## src/csa_pkg.sv

```systemverilog
package csa_pkg;

	localparam int WORD_W = 32;
	localparam int OUT_W = 2 * WORD_W;
	localparam int JOB_WORDS = 5;
	localparam int RESULT_WORDS = 7;
	localparam int WORD_CNT_W = 3;
	localparam int CATCH_WORD = 5; // Low word of out.
	localparam int CALC_UNITS = 4;
	localparam int UNIT_IDX_W = 2;
	localparam int ITER_W = 4;
	localparam int CATCH_IDX_W = 8;
	localparam int CATCH_BINS = 1 << CATCH_IDX_W;
	localparam int CATCH_CNT_W = 16;
	localparam int IDLE_DEBOUNCE = 100;
	localparam int IDLE_CNT_W = $clog2(IDLE_DEBOUNCE);

	localparam int LD_STATE_W = 3;
	localparam logic [LD_STATE_W-1:0] LD_IDLE = 3'd0;
	localparam logic [LD_STATE_W-1:0] LD_READ = 3'd1;
	localparam logic [LD_STATE_W-1:0] LD_CAPT = 3'd2;
	localparam logic [LD_STATE_W-1:0] LD_DISP = 3'd3;
	localparam logic [LD_STATE_W-1:0] LD_NEXT = 3'd4;

	localparam int ST_STATE_W = 2;
	localparam logic [ST_STATE_W-1:0] ST_WAIT = 2'd0;
	localparam logic [ST_STATE_W-1:0] ST_HOLD = 2'd1;
	localparam logic [ST_STATE_W-1:0] ST_SEND = 2'd2;
	localparam logic [ST_STATE_W-1:0] ST_NEXT = 2'd3;

	typedef logic [WORD_W-1:0] csa_word_t;

	typedef struct packed {
		logic [OUT_W-1:0] out;
		logic [WORD_W-1:0] times_start;
		logic [WORD_W-1:0] times;
		logic [OUT_W-1:0] key_in;
		logic [WORD_W-1:0] block;
	} csa_fields_t;

	typedef union packed {
		csa_fields_t fields;
		csa_word_t [RESULT_WORDS-1:0] words; // Word 0 is block, word 6 is out high.
	} csa_result_u;

endpackage

```

## src/csa_result_streamer.sv

```systemverilog
module csa_result_streamer (
	input logic csa_out_wclk,
	input logic rst_n,
	input logic [csa_pkg::CALC_UNITS-1:0] unit_ready_i,
	input csa_pkg::csa_result_u unit_result_i [csa_pkg::CALC_UNITS],
	output logic [csa_pkg::CALC_UNITS-1:0] unit_ren_o,
	input logic out_full_i,
	output logic out_wen_o,
	output csa_pkg::csa_word_t out_wdata_o,
	output logic catch_hit_o,
	output logic [csa_pkg::CATCH_IDX_W-1:0] catch_index_o
);

	logic [csa_pkg::ST_STATE_W-1:0] state;
	logic [csa_pkg::WORD_CNT_W-1:0] word_cnt;
	logic [csa_pkg::UNIT_IDX_W-1:0] idx;
	logic send;
	csa_pkg::csa_result_u rec_q;

	// Full is looked at only before word 0, a started burst always runs to the end.
	assign send = (state == csa_pkg::ST_HOLD && !out_full_i) || state == csa_pkg::ST_SEND;

	always_ff @(posedge csa_out_wclk) begin
		if (!rst_n) begin
			state <= csa_pkg::ST_WAIT;
			unit_ren_o <= '0;
			out_wen_o <= 1'b0;
			catch_hit_o <= 1'b0;
			word_cnt <= '0;
			idx <= '0;
		end else begin
			unit_ren_o <= '0;
			out_wen_o <= 1'b0;
			catch_hit_o <= 1'b0;
			case (state)
				csa_pkg::ST_WAIT: begin
					if (unit_ready_i[idx]) begin
						unit_ren_o[idx] <= 1'b1;
						state <= csa_pkg::ST_HOLD;
					end
				end
				csa_pkg::ST_HOLD, csa_pkg::ST_SEND: begin
					if (send) begin
						out_wen_o <= 1'b1;
						catch_hit_o <= (word_cnt == csa_pkg::CATCH_WORD);
						if (word_cnt == csa_pkg::RESULT_WORDS - 1) begin
							word_cnt <= '0;
							state <= csa_pkg::ST_NEXT;
						end else begin
							word_cnt <= word_cnt + 1'b1;
							state <= csa_pkg::ST_SEND;
						end
					end
				end
				csa_pkg::ST_NEXT: begin
					if (idx == csa_pkg::CALC_UNITS - 1) begin
						idx <= '0;
					end else begin
						idx <= idx + 1'b1;
					end
					state <= csa_pkg::ST_WAIT;
				end
				default: begin
					state <= csa_pkg::ST_WAIT;
				end
			endcase
		end
	end

	always_ff @(posedge csa_out_wclk) begin
		if (state == csa_pkg::ST_WAIT && unit_ready_i[idx]) begin
			rec_q <= unit_result_i[idx]; // Taken in the cycle the release pulse is set.
		end
		if (send) begin
			out_wdata_o <= rec_q.words[word_cnt];
		end
		if (send && word_cnt == csa_pkg::CATCH_WORD) begin
			catch_index_o <= rec_q.words[csa_pkg::CATCH_WORD][csa_pkg::CATCH_IDX_W-1:0];
		end
	end

endmodule

```

## config.mk

```make
export PLATFORM = sky130hd
export DESIGN_NAME = csa_result_streamer
export DESIGN_NICKNAME = d
export VERILOG_FILES = /design/src/csa_pkg.sv /design/src/csa_result_streamer.sv
export SDC_FILE = /design/constraint.sdc
export NUM_CORES = 1
export LEC_CHECK = 0
export BUFFER_PORTS_ARGS = -buffer_cell sky130_fd_sc_hd__buf_2
export CAP_MARGIN = 20
export CORE_AREA = 8 8 367 369
export CTS_CLUSTER_DIAMETER = 30
export DETAILED_ROUTE_END_ITERATION = 8
export DIE_AREA = 0 0 375 377
export GPL_ROUTABILITY_DRIVEN = 0
export PLACE_DENSITY = 0.31
export SLEW_MARGIN = 30
export SYNTH_ARGS = -nofsm -noshare
export SYNTH_HDL_FRONTEND = slang
export SYNTH_SLANG_ARGS = --single-unit
```

## constraint.sdc

```tcl
create_clock -name csa_out_wclk -period 6.8 [get_ports csa_out_wclk]
set_input_delay 0.34 -clock csa_out_wclk [delete_from_list [all_inputs] [get_ports csa_out_wclk]]
set_output_delay 0.34 -clock csa_out_wclk [all_outputs]
set_load 0.03 [all_outputs]
```

==> results.cfg, run 1 <==
[yosys]
syn_nets = 1737
yosys_warnings = 0
syn_inst = 826
syn_area_sq_mm = 0.01571
synth-edff-count = 264
synth_flop_cell = edfxtp_1
synth.distinct_cells = 36
avgSynthCellArea_sq_um = 19.02
async_flop_share_pct = 0
synth-seq-cells = 277
yosysSeqAreaShare_pct = 52.11

[power_and_ir_drop]
p_leak_nw = 10.81
p_total_mw = 8.973
p_per_area_mw_per_mm2 = 320.8
vdd_drop_max_mv = 0.2025

[critical_path]
critPathRequiredTime_ns = 7.20
crit_start = idx[0]$_SDFFE_PN0N_
crit_arrival_ns = 3.41
ff2ff_setup_slack_ns = 3.79
rr_worst_depth = 3
r2r-end = rec_q[34]$_DFFE_PP_
r2r-start = idx[0]$_SDFFE_PN0N_
crit_path_max_fanout = 89
end_kind = flop
cp-start-kind = flop
worst-setup-path-type = reg2reg

[placed_design]
dp_hpwl_microns = 80790
place_inst = 3386
portBuffers = 948
place_area_sq_mm = 0.02233

[clock_tree]
insertion_delay_ns = 0.66
ctsResizeCount = 0
clkSinkCount = 277
post_cts_buffers = 0
numCtsBuffers = 99
cts_tree = yes
clk_pin_slew_ns = 0.04
cts-root-buf = clkbuf_16
cts_hold_buf = 207
htreeDepth = 3
clockBufferDepth = 3

[sta]
finalHoldViolCount = 0
fmax_mhz = 331.9
tightestPinTransition_ns = 1.193
setup_tns_ns = 0
period_minus_slack_ns = 3.013
slew_viol_final = 0
rsz0062_at_grt = false
finClkSkew_ns = 0.03168
relSlewSlack_pct = 20.47
setup_violations = 0
fin_crit_sh_pct = 44.31

[final_layout]
finalCoreUtilization_pct = 21.74
fillers = 13780
fin_cells = 3795
drive_above_1_share_pct = 66.08
areaGrowthSynthToFinish_pct = 77.98
fin_area_sq_mm = 0.02797
multiInputGateArea_sq_mm = 0.007043
seq_area_sq_mm = 0.008207
nets = 2930

[die]
ios = 949
die_x_microns = 375
die_h_microns = 377
initial_core_util_pct = 12.21
dieArea_sq_mm = 0.1414
coreArea_sq_mm = 0.1287
num_rows = 132

[routing]
drtPass1Iterations = 4
postRouteAntennaNets = 0
wl_microns = 98600
drc = 0
wire_per_inst_microns = 25.98
via_count = 14330
drt-initial-drc-count = 726
viasPerCell = 3.777

[global_route]
grt_pass1_vias = 16390
grt_max_degree = 134
gr-total-overflow = 0
antenna_found_initial = 58
grt_first_pass_wirelength_microns = 131900
grt_use_total_pct = 13.37

[min_path]
hold_start = unit_result_i[307]
worstHoldPathCells = 2
hold_class = in2reg
min_to = rec_q[83]$_DFFE_PP_

[outcome]
status = completed

[run]
cap_violations = 0
==> metal layers <==
metal	vias to the layer above	global-route usage (%)	share of wire, %
li1	6072	-	-
met5	-	0	0.084
met4	14	4.859	2.9
met2	779	21.95	49
met3	168	5.245	9.2
met1	7299	15.84	39
==> cell usage in the layout, fill, tap and decap left out, types with 6 or more instances in the layout <==
cell type,count
buf_2,948
edfxtp_1,264
mux4_2,256
dlygate4sd3_1,207
clkbuf_16,100
nor2_1,66
a21oi_1,64
mux2i_1,34
clkinv_2,26
bufinv_16,22
diode_2,18
clkinv_1,17
ha_1,8
dfxtp_1,8
clkbuf_1,8
buf_4,8
inv_1,6
==> per-stage QoR <==
stage,hold WS [ns],setup WS (ns)
after floorplan,0.4267,0.3320
after global placement,0.4378,3.909
after detailed placement,0.4523,3.934
after CTS,0.0003542,3.731
after global routing,0.02981,3.613
final,0.08420,3.787
==> where the power goes <==
| group | internal [mW] | total (mW) | switching [mW] |
|---|---|---|---|
| sequential | 2.37 | 2.58 | 0.208 |
| combinational | 0.678 | 1.58 | 0.899 |
| clock | 3.48 | 4.81 | 1.34 |
==> worst max-delay path, stage by stage, from the launching register on <==
cell and delay [ns]:
dfxtp_4 0.77, buf_12 0.47, mux4_2 0.59, dlygate4sd3_1 0.56
==> Yosys cell counts, drive strengths merged (2+ instances only) <==
master  instances  share of area [%]
o21ai           5               0.16
and3            4               0.16
a21oi          64                2.0
nor2b           4               0.16
mux4          256                 37
mux2i          34                2.2
nor2           67                1.6
ha              8               0.64
and2            4               0.16
clkbuf         11               0.26
nand2           2              0.048
inv             6               0.14
edfxtp        264                 50
dfxtp          13                1.7
a21boi          3               0.14
mux2            3               0.26
buf            67                2.7
==> how the worst max path moves through the flow <==
| stage | to | slack [ns] | depth (start not counted) |
|---|---|---|---|
| finish | rec_q[34]$_DFFE_PP_ | 3.79 | 3 |
| CTS | rec_q[34]$_DFFE_PP_ | 3.73 | 3 |
| detailed placement | out_wdata_o[14]$_DFFE_PP_ | 3.93 | 4 |
| global route | rec_q[34]$_DFFE_PP_ | 3.61 | 3 |
| global placement | out_wdata_o[31]$_DFFE_PP_ | 3.91 | 4 |
| floorplan | rec_q[0]$_DFFE_PP_ | 0.33 | 4 |
==> sequential cells by signal (all words and copies together) (netlist names) <==
signal	flops
word_cnt	3
rec_q	224
idx	2
catch_index_o	8
catch_hit_o	1
state	2
unit_ren_o	4
out_wdata_o	32
out_wen_o	1
==> cells by family after synthesis <==
| family | Yosys count | share of synthesized area [%] |
|---|---|---|
| muxes | 293 | 39.12 |
| buffers and inverters | 84 | 3.114 |
| and+or+nand+nor | 88 | 2.445 |
| adders and majority gates | 8 | 0.6371 |
| DFF | 277 | 52.11 |
| AOI/OAI and AO/OA | 76 | 2.572 |
==> area by class of cell <==
class / count / area share (%)
clock buffer: 108 / 9.056
inverter: 6 / 0.08053
antenna: 18 / 0.1611
clock inverter: 76 / 3.535
multi-input combinational: 465 / 25.18
tap: 1675 / 7.494
sequential: 277 / 29.35
timing repair buffer: 1170 / 25.14
(Power assumes the default switching activity.)
==> inputs of run 2 (changes only) <==
==> constraint.sdc (replaced) <==
create_clock -name csa_out_wclk -period 2.6 [get_ports csa_out_wclk]
set_input_delay 0.13 -clock csa_out_wclk [delete_from_list [all_inputs] [get_ports csa_out_wclk]]
set_output_delay 0.13 -clock csa_out_wclk [all_outputs]
set_load 0.03 [all_outputs]
==> run 2 against run 1 <==
Effect of this change:
- clock power grew to 2.6 times the previous value
- first-iteration DRC count grew 30%
- critical endpoint is now rec_q[162]$_DFFE_PP_
- clock-buffer cell count rose by 8
- maximum frequency up 19%
- wire length increased by 5.0%
- worst hold slack got worse by 0.032 ns
- largest power group unchanged
- global-route usage increased by 0.62 points
- sequential power increased to 2.6 times the previous value
- critical path type unchanged
- utilization rose by 3.5 points
- sequential share of layout area fell by 4.1 points
- power rose to 2.7 times the previous value
- register-to-register slack got worse by 3.7 ns
==> results.cfg, run 2 (same netlist as run 1, synthesis figures left out) <==
[sta]
tightestPinTransition_ns = 1.102
slew_viol_final = 0
fmax_mhz = 395.7
finalHoldViolCount = 0
fin_crit_sh_pct = 97.21
relSlewSlack_pct = 26.52
rsz0062_at_grt = true
hold-worst-slack_ns = 0.05223
setup_tns_ns = 0
period_minus_slack_ns = 2.527
setup_violations = 0
finClkSkew_ns = 0.02523

[critical_path]
critPathBufInv = 3
cp-start-kind = flop
crit_path_top_delay_cell = dlygate4sd3_1
path_cells = buf_16, buf_4, mux4_2, dlygate4sd3_1
cp_slowest_stage_delay_ns = 0.62
critPathRequiredTime_ns = 2.95
critical-path-top-delay-family = buffers and inverters
crit_path_max_fanout = 33
worst-setup-path-type = reg2reg
ff2ff_setup_slack_ns = 0.07
end_kind = flop
crit_arrival_ns = 2.87

[routing]
via_count = 16220
drt-initial-drc-count = 943
viasPerCell = 3.819
wire_per_inst_microns = 24.36
drtPass1Iterations = 5
wl_microns = 103500
postRouteAntennaNets = 0
drc = 0

[final_layout]
drive_above_1_share_pct = 55.35
final_common_cell = buf_2
top_register = rec_q
nets = 3380
reg_top3 = rec_q (224), out_wdata_o (32), catch_index_o (8)
fin_cells = 4248
mostFrequentLayoutCells = 948 x buf_2, 620 x dlygate4sd3_1, 264 x edfxtp_1
areaGrowthSynthToFinish_pct = 106.7
fin_area_sq_mm = 0.03248
largest_register_ffs = 224
finalCoreUtilization_pct = 25.25

[placed_design]
portBuffers = 948
place_inst = 3421
dp_hpwl_microns = 82940
place_area_sq_mm = 0.02267

[global_route]
antenna_found_initial = 58
grt_use_total_pct = 13.99
grt_max_degree = 126
grt_first_pass_wirelength_microns = 141300
gr-total-overflow = 0
grt_pass1_vias = 19030

[power_and_ir_drop]
vdd_drop_max_mv = 0.5150
p_leak_nw = 12.74
p_per_area_mw_per_mm2 = 736.3

[min_path]
hold_class = in2reg

[outcome]
status = completed

[die]
coreArea_sq_mm = 0.1287
die_x_microns = 375
die_h_microns = 377
ios = 949
dieArea_sq_mm = 0.1414
initial_core_util_pct = 12.21
num_rows = 132

[clock_tree]
clk_pin_slew_ns = 0.04
htreeDepth = 3
cts-root-buf = clkbuf_16
cts_tree = yes
numCtsBuffers = 98
insertion_delay_ns = 0.64
clockBufferDepth = 3
post_cts_buffers = 0
clkSinkCount = 277

[run]
cap_violations = 0
==> run 2: repair_timing <==
action | 4_1_cts | 5_1_grt
hold buffers | 621 | 0
gates resized for setup | 0 | 4
hold endpoints to repair | 233 | 0
endpoints found under the setup margin | 0 | 42
==> run 2: cell type report <==
| cell class | instances | area, sq um |
|---|---|---|
| Timing Repair Buffer | 1621 | 11590 |
| Tap cell | 1675 | 2096 |
| Inverter | 6 | 22.52 |
| Fill cell | 13450 | 96180 |
| Antenna cell | 22 | 55.05 |
| Multi-Input combinational cell | 465 | 7047 |
| Clock inverter | 66 | 949.7 |
| Clock buffer | 116 | 2520 |
| Sequential cell | 277 | 8207 |
==> run 2: worst register-to-register path, delay by kind of cell, from the launching register on <==
kind	cells	cell delay (ns)
buffers and inverters	3	1.21
multiplexers	1	0.53
flip-flops	1	0.51
==> run 2: where the power goes <==
group	internal [mW]	leakage [nW]	switching, mW	total (mW)
Combinational	2.39	8.44	2.55	4.94
Sequential	6.18	2.62	0.437	6.62
Clock	8.99	1.69	3.37	12.4
==> run 2: worst paths after layout <==
check / endpoint / cells after the start / start
setup / recovery: rec_q[162]$_DFFE_PP_ / 4 / idx[0]$_SDFFE_PN0N_
hold reg to reg: catch_index_o[3]$_DFFE_PP_ / 0 / rec_q[163]$_DFFE_PP_
hold / removal: rec_q[80]$_DFFE_PP_ / 2 / unit_result_i[304]
setup reg to reg: rec_q[162]$_DFFE_PP_ / 4 / idx[0]$_SDFFE_PN0N_
==> run 2: through the flow <==
step	setup WS, ns	power, mW
2_1_floorplan	-0.1770	8.462
3_3_place_gp	0.3893	10.92
3_5_place_dp	0.3523	10.93
4_1_cts	0.009899	24.41
5_1_grt	-0.003577	25.03
6_report	0.07257	23.92
==> run 2: routing by layer <==
| metal | share of wire [%] | up-vias | wire, microns | GRT usage [%] |
|---|---|---|---|---|
| li1 | - | 6979 | - | - |
| met1 | 38 | 8119 | 39670 | 16.03 |
| met2 | 49 | 884 | 50790 | 23.33 |
| met3 | 9.2 | 228 | 9471 | 5.655 |
| met4 | 3.4 | 14 | 3480 | 5.465 |
| met5 | 0.080 | - | 83 | 0 |
==> inputs of run 3 (changes only) <==
--- a/config.mk
+++ b/config.mk
@@ -5,6 +5,7 @@
 export SDC_FILE = /design/constraint.sdc
 export NUM_CORES = 1
 export LEC_CHECK = 0
+export ABC_CLOCK_PERIOD_IN_PS = 2600
 export BUFFER_PORTS_ARGS = -buffer_cell sky130_fd_sc_hd__buf_2
 export CAP_MARGIN = 20
 export CORE_AREA = 8 8 367 369
@@ -12,7 +13,7 @@
 export DETAILED_ROUTE_END_ITERATION = 8
 export DIE_AREA = 0 0 375 377
 export GPL_ROUTABILITY_DRIVEN = 0
-export PLACE_DENSITY = 0.31
+export PLACE_DENSITY_LB_ADDON = 0.1
 export SLEW_MARGIN = 30
 export SYNTH_ARGS = -nofsm -noshare
 export SYNTH_HDL_FRONTEND = slang
==> run 3 against run 2 <==
Effect of this change:
- sequential share of layout area is 1.5 points higher
- worst hold slack better by 0.11 ns
- clock power shrank 4%
- largest power group unchanged
- clock skew hardly changed
- maximum frequency is 1.0% higher
- largest cell class unchanged
- combinational power shrank 4%
- highest routed layer unchanged
==> results.cfg, run 3 (same netlist as run 1, synthesis figures left out) <==
[clock_tree]
insertion_delay_ns = 0.65
cts_tree = yes
numCtsBuffers = 102
cts-root-buf = clkbuf_16
htreeDepth = 3
clkSinkCount = 277
clk_pin_slew_ns = 0.04
post_cts_buffers = 0
clockBufferDepth = 3

[sta]
finClkSkew_ns = 0.02477
rsz0062_at_grt = false
setup_violations = 0
slew_viol_final = 0
relSlewSlack_pct = 18.28
tightestPinTransition_ns = 1.226
finalHoldViolCount = 0
period_minus_slack_ns = 2.502
fmax_mhz = 399.6
fin_crit_sh_pct = 96.24

[routing]
drt-initial-drc-count = 648
wl_microns = 98610
postRouteAntennaNets = 0
via_count = 15130
wl_met2_microns = 50560
wire_per_inst_microns = 24.21
wl_met3_microns = 6451
top_layer = met5
drc = 0
wl_met1_microns = 39210
viasPerCell = 3.713
drtPass1Iterations = 4

[die]
die_x_microns = 375
die_h_microns = 377
num_rows = 132
ios = 949
initial_core_util_pct = 12.21
coreArea_sq_mm = 0.1287
dieArea_sq_mm = 0.1414

[final_layout]
final_common_cell = buf_2
largest_register_ffs = 224
fillers = 13620
reg_top3 = rec_q (224), out_wdata_o (32), catch_index_o (8)
multiInputGateArea_sq_mm = 0.007047
nets = 3209
fin_area_sq_mm = 0.03061
areaGrowthSynthToFinish_pct = 94.81
seq_area_sq_mm = 0.008207
mostFrequentLayoutCells = 948 x buf_2, 449 x dlygate4sd3_1, 264 x edfxtp_1
drive_above_1_share_pct = 59.37
top_register = rec_q
finalCoreUtilization_pct = 23.79

[critical_path]
path_cells = buf_12, mux4_2, dlygate4sd3_1
critPathBufInv = 2
critical-path-top-delay-family = buffers and inverters
cp-start-kind = flop
crit_path_top_delay_cell = dlygate4sd3_1
end_kind = flop
crit_path_max_fanout = 136
critPathRequiredTime_ns = 3.00
cp.depth = 3
crit_arrival_ns = 2.90
worst-setup-path-type = reg2reg
cp_slowest_stage_delay_ns = 0.58
rr_worst_depth = 3

[placed_design]
dp_hpwl_microns = 80380
place_area_sq_mm = 0.02263
portBuffers = 948

[power_and_ir_drop]
p_leak_nw = 11.96
vdd_drop_max_mv = 0.4193
p_per_area_mw_per_mm2 = 759.6

[global_route]
grt_use_total_pct = 13.31
grt_pass1_vias = 17690
gr-total-overflow = 0
grt_max_degree = 137
grt_first_pass_wirelength_microns = 133500
antenna_found_initial = 40

[min_path]
hold_class = in2reg
worstHoldPathCells = 4

[run]
cap_violations = 0

[outcome]
status = completed
[run 3: cell types whose count changed in the layout (fill, tap and decap cells not counted), moves of 5 or more]
cell,delta
clkinv_2,+10
clkbuf_16,+6
bufinv_16,-8
clkinv_1,+5
diode_2,-9
dlygate4sd3_1,-171
[run 3: power breakdown]
part / leakage (nW) / switching, mW / internal [mW] / total [mW]
logic: 7.69 / 2.49 / 2.25 / 4.74
clock network: 1.66 / 3.38 / 8.53 / 11.9
registers: 2.62 / 0.415 / 6.19 / 6.60
total: 12.0 / 6.28 / 17.0 / 23.3
[run 3: routing by layer]
layer	vias up	global-route usage (%)
li1	6624	-
met1	7678	15.65
met2	686	23.43
met3	131	3.715
met4	6	4.210
met5	-	0
[run 3: worst register-to-register path: cells and delay by family, from the launching register on]
kind	cells	cell delay (ns)
buffers and inverters	2	0.93
muxes	1	0.95
DFF	1	0.37
[run 3: layout make-up]
cell class                 count  area share (%)
antenna                       13          0.1063
clock buffer                 119           8.686
clock inverter                72           2.363
inverter                       6         0.07358
multi-input combinational    465           23.02
sequential                   277           26.81
tap                         1675           6.847
timing repair buffer        1446           32.09
[run 3: final timing paths]
kind                   startpoint                         end  slack (ns)
min reg2reg  rec_q[166]$_DFFE_PP_  catch_index_o[6]$_DFFE_PP_        0.46
min               unit_ready_i[0]       state[1]$_SDFFE_PN0P_        0.16
max reg2reg   idx[1]$_SDFFE_PN0N_        rec_q[120]$_DFFE_PP_         0.1
max           idx[1]$_SDFFE_PN0N_        rec_q[120]$_DFFE_PP_         0.1
[run 3: repair_timing]
| item | CTS | global route |
|---|---|---|
| hold endpoints to repair | 233 | 0 |
| hold buffers | 449 | 0 |
| resized for setup | 0 | 3 |
| endpoints found under the setup margin | 0 | 35 |
[run 3: per-stage QoR]
step                hold slack (ns)  power [mW]  instances  worst slack [ns]  TNS (ns)
finish                       0.1626       23.25       4073           0.09770         0
global route                 0.1393       24.41       4067          0.003761         0
CTS                         0.08921       23.85       4058           0.01930         0
detailed placement           0.4457       10.95       3418            0.4735         0
global placement             0.4517       11.00       3418            0.4486         0
floorplan                    0.2580       8.462        826           -0.1770    -39.66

══════════

• _DIRECTIONS FOR THIS TASK_:
Find each line in the records holding the string "default" and show it.

• _SOLUTION TO THIS TASK_:
				default: begin
(Power assumes the default switching activity.)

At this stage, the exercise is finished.